Stored records
- - - - - - -

Context: an optimization exercise on an open-source flow, tuned for small area and a short achievable clock period. The choices shown serve that exercise and are no tape-out recipe. Only simulation tests tie the RTL to the original design; equivalence was not proved.

harbor:
## LIFSIM
module LIFSIM (
    input  wire        clk,
    input  wire        reset,
    input  wire [15:0] I_app,
    input  wire [15:0] I_fb,
    output wire [15:0] V_mem,
    output wire [15:0] V_out,
    output wire [15:0] U_leak,
    output wire [31:0] dU_dt,
    output wire [31:0] dV_dt
);
export LEC_CHECK = 0
export CAP_MARGIN = 20
export CORE_MARGIN = 2
export CORE_UTILIZATION = 60
export SETUP_SLACK_MARGIN = 4.2
export SLEW_MARGIN = 20
create_clock -name core_clock -period 7.0 [get_ports {clk}]
standard.sh (not shown) runs the stock make flow with config.mk's settings and CLKGATE_MAP_FILE= SYNTH_SCRIPT=/design/flow/synth_recipe.tcl, a recipe that flattens the netlist after the stock synthesis.
==> flow/flow/run.sh <==
#!/bin/bash
# Standard ORFS layout; only synthesis's abc mapping (flow/my_synth.tcl), the port
# buffer cell and the make settings in flow/extra differ. Tool output goes to logs here.
set -euo pipefail
W=$(pwd)
export MY_ABC_SCRIPT=$W/flow/abc_main.script
export MY_CONE_SCRIPT=$W/flow/abc_cone.script
export MY_NO_FA=1
EXTRA=()
if [[ -f $W/flow/extra ]]; then mapfile -t EXTRA < $W/flow/extra; fi
bash standard.sh SYNTH_SCRIPT=$W/flow/my_synth.tcl "${EXTRA[@]}" finish > $W/make_finish.log 2>&1
==> flow/flow/abc_cone.script <==
strash
dch -f
map -D 1200
topo
upsize -D 1200
dnsize -D 1200
==> flow/flow/abc_main.script <==
strash
dch -f
map -B 0.9
topo
stime -c
buffer -c
upsize -c
dnsize -c
==> flow/flow/extra <==
BUFFER_PORTS_ARGS=-buffer_cell sky130_fd_sc_hd__buf_1
SKIP_REPAIR_TIE_FANOUT=1
==> flow/flow/my_synth.tcl <==
proc synth {args} { yosys synth -nofsm -noshare {*}$args }
# Same synthesis as synth_recipe.tcl, with a different abc script and delay target.
proc abc {args} {
  set out {}
  set skip 0
  foreach a $args {
    if { $skip } { set skip 0; continue }
    if { $a eq "-script" || $a eq "-D" } { set skip 1; continue }
    lappend out $a
  }
  if { [info exists ::env(MY_ABC_SCRIPT)] && $::env(MY_ABC_SCRIPT) ne "" } {
    lappend out -script $::env(MY_ABC_SCRIPT)
  } else {
    lappend out -script $::env(SCRIPTS_DIR)/abc_speed.script
  }
  if { [info exists ::env(MY_ABC_D)] && $::env(MY_ABC_D) ne "" } {
    lappend out -D $::env(MY_ABC_D)
  }
  if { [info exists ::env(MY_CONE_SCRIPT)] && $::env(MY_CONE_SCRIPT) ne "" } {
    # map the input cone of the U_leak registers first, with its own (tighter) script
    set cone {}
    foreach a $out { lappend cone $a }
    set i [lsearch $cone -script]
    set cone [lreplace $cone [expr {$i + 1}] [expr {$i + 1}] $::env(MY_CONE_SCRIPT)]
    yosys select -set ucone c:u_r* %ci*:-sky130_fd_sc_hd__dfxtp_1\[Q\]
    yosys select -list @ucone
    yosys abc {*}$cone @ucone
  }
  yosys abc {*}$out
}
if { [info exists ::env(MY_NO_FA)] && $::env(MY_NO_FA) eq "1" } {
  proc extract_fa {args} { puts "extract_fa skipped" }
}
source $::env(SCRIPTS_DIR)/synth.tcl
# left out here: clear keep_hierarchy, flatten, clean up, hide names made inside functions, write 1_2_yosys.v
No stage failed in harbor, and the final checks on the layout all came back clean.
Input-level comparison between onyx and harbor:
Settings: a change of CORE_UTILIZATION from 60 to 70; a change of SETUP_SLACK_MARGIN from 4.2 to 3.85.
==> flow/flow/run.sh <==
#!/bin/bash
# Standard ORFS layout; only synthesis's abc mapping (flow/my_synth.tcl) and the port
# buffer cell differ. Each tool's output goes to a log in this folder.
set -euo pipefail
W=$(pwd)
export MY_ABC_SCRIPT=$W/flow/abc_main.script
export MY_CONE_SCRIPT=$W/flow/abc_cone.script
export MY_NO_FA=1
PORTBUF=$(cat $W/flow/portbuf 2>/dev/null || echo sky130_fd_sc_hd__buf_1)
bash standard.sh SYNTH_SCRIPT=$W/flow/my_synth.tcl "BUFFER_PORTS_ARGS=-buffer_cell $PORTBUF" $(cat $W/flow/extra 2>/dev/null || true) finish > $W/make_finish.log 2>&1
==> flow/flow/abc_cone.script <==
strash
dch -f
map -D 700
topo
upsize -D 700
dnsize -D 700
==> flow/flow/abc_main.script <==
strash
dch -f
map -D 2000
topo
upsize -D 2000
dnsize -D 2000
==> flow/flow/extra <==
SKIP_REPAIR_TIE_FANOUT=1
==> summary.txt <==
- XOR/XNOR share of the synthesized area ends up higher on onyx.
- Going from harbor to onyx, share of the core filled with cells in the final layout grows by 12 points.
- Die height shrinks by more than 10% when moving from harbor to onyx.
- From harbor to onyx the numbers moved as follows: count of multi-input combinational gates lost 198; total wirelength of the detailed-routed design lost about 13%; worst hold slack lost 0.0081 ns.
- Diff harbor and onyx: count of plain and timing-repair buffers in the layout higher in onyx
- Going from harbor to onyx, the number of clock buffers in the layout was found to have gone down by 2.
- Setup slack: onyx less than harbor
- In the tables for harbor and onyx, number of distinct library cells after synthesis reads higher with onyx.
Input-level comparison between xenon and onyx:
Settings: swapping 3.85 for 3.8 in SETUP_SLACK_MARGIN; swapping 70 for 60 in CORE_UTILIZATION.
==> flow/flow/run.sh <==
#!/bin/bash
# Standard ORFS layout; only synthesis's abc mapping (flow/my_synth.tcl), the port
# buffer cell and the make settings in flow/extra differ. Tool output goes to logs here.
set -euo pipefail
W=$(pwd)
export MY_ABC_SCRIPT=$W/flow/abc_main.script
export MY_CONE_SCRIPT=$W/flow/abc_cone.script
export MY_NO_FA=1
EXTRA=()
if [[ -f $W/flow/extra ]]; then mapfile -t EXTRA < $W/flow/extra; fi
bash standard.sh SYNTH_SCRIPT=$W/flow/my_synth.tcl "${EXTRA[@]}" finish > $W/make_finish.log 2>&1
==> flow/flow/abc_cone.script <==
strash
dch -f
map -D 1200
topo
upsize -D 1200
dnsize -D 1200
==> flow/flow/extra <==
BUFFER_PORTS_ARGS=-buffer_cell sky130_fd_sc_hd__buf_1
SKIP_REPAIR_TIE_FANOUT=1
--- outcome ---
Compared with onyx, in xenon final cycle utilization of the critical path lost 0.93 points; worst setup slack picked up an extra 0.065 ns; routed via count divided by cell count lost 0.28; die area picked up an extra 1600 µm².
Summary of xenon over onyx: worst hold slack shrank by 0.0031 ns, count of buffers added by post-CTS timing repair for setup shrank by 2, met1 routing resource usage after global routing shrank by 5.8 points.
[inputs] tundra vs xenon
Settings: changing SETUP_SLACK_MARGIN from 3.8 to 4.0.
==> flow/flow/run.sh <==
#!/bin/bash
# Standard ORFS layout; only synthesis's abc mapping (flow/my_synth.tcl) and the port
# buffer cell differ. Each tool's output goes to a log in this folder.
set -euo pipefail
W=$(pwd)
export MY_ABC_SCRIPT=$W/flow/abc_main.script
export MY_CONE_SCRIPT=$W/flow/abc_cone.script
export MY_NO_FA=1
PORTBUF=$(cat $W/flow/portbuf 2>/dev/null || echo sky130_fd_sc_hd__buf_1)
bash standard.sh SYNTH_SCRIPT=$W/flow/my_synth.tcl "BUFFER_PORTS_ARGS=-buffer_cell $PORTBUF" $(cat $W/flow/extra 2>/dev/null || true) finish > $W/make_finish.log 2>&1
==> flow/flow/abc_cone.script <==
strash
dch -f
map -D 700
topo
upsize -D 700
dnsize -D 700
==> flow/flow/extra <==
SKIP_REPAIR_TIE_FANOUT=1
Findings:
- Going from xenon to tundra, maximum clock rate comparable, post-route standard cell area excluding fillers now larger.
- Relative to xenon, share of final-layout standard cells stronger than drive strength 1 increased by 10 points in tundra.
- tundra — via count 374 higher, xenon as reference
- Net count after synthesis came out exactly the same in xenon and tundra.

-- static timing again, ports no longer ideal --
The results above use ideal ports. As a check the final layouts listed here were re-extracted and re-timed, cells and wires unchanged. Step 1: set_driving_cell puts a clkbuf_16 on clk and a buf_2 on each other input, an assumption about the parent block. Step 2 moves the port delays by t, midway between the first and last clock arrival at a register: inputs arrive t later, outputs are due t later. That takes back most of the time a late clock gives input paths. Slacks: no drivers / after step 1 / after step 2; pairs: no drivers / after step 1.
run	t, ns	slack for setup (ns)	worst setup path after step 2
harbor	0.374	4.226 / 4.231 / 3.856	input to register
onyx	0.379	3.898 / 3.898 / 3.774	input to register
xenon	0.373	3.963 / 3.963 / 3.722	input to register
tundra	0.384	3.968 / 3.968 / 3.824	input to register
After both steps setup and hold are still met in every run listed. The setup slack of harbor, which loses most, moves by +0.005 ns with the drivers and by -0.370 ns with both steps.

- - - - - - -

Say how many lines of the entries hold the string "post". Nothing but the number should be given.

2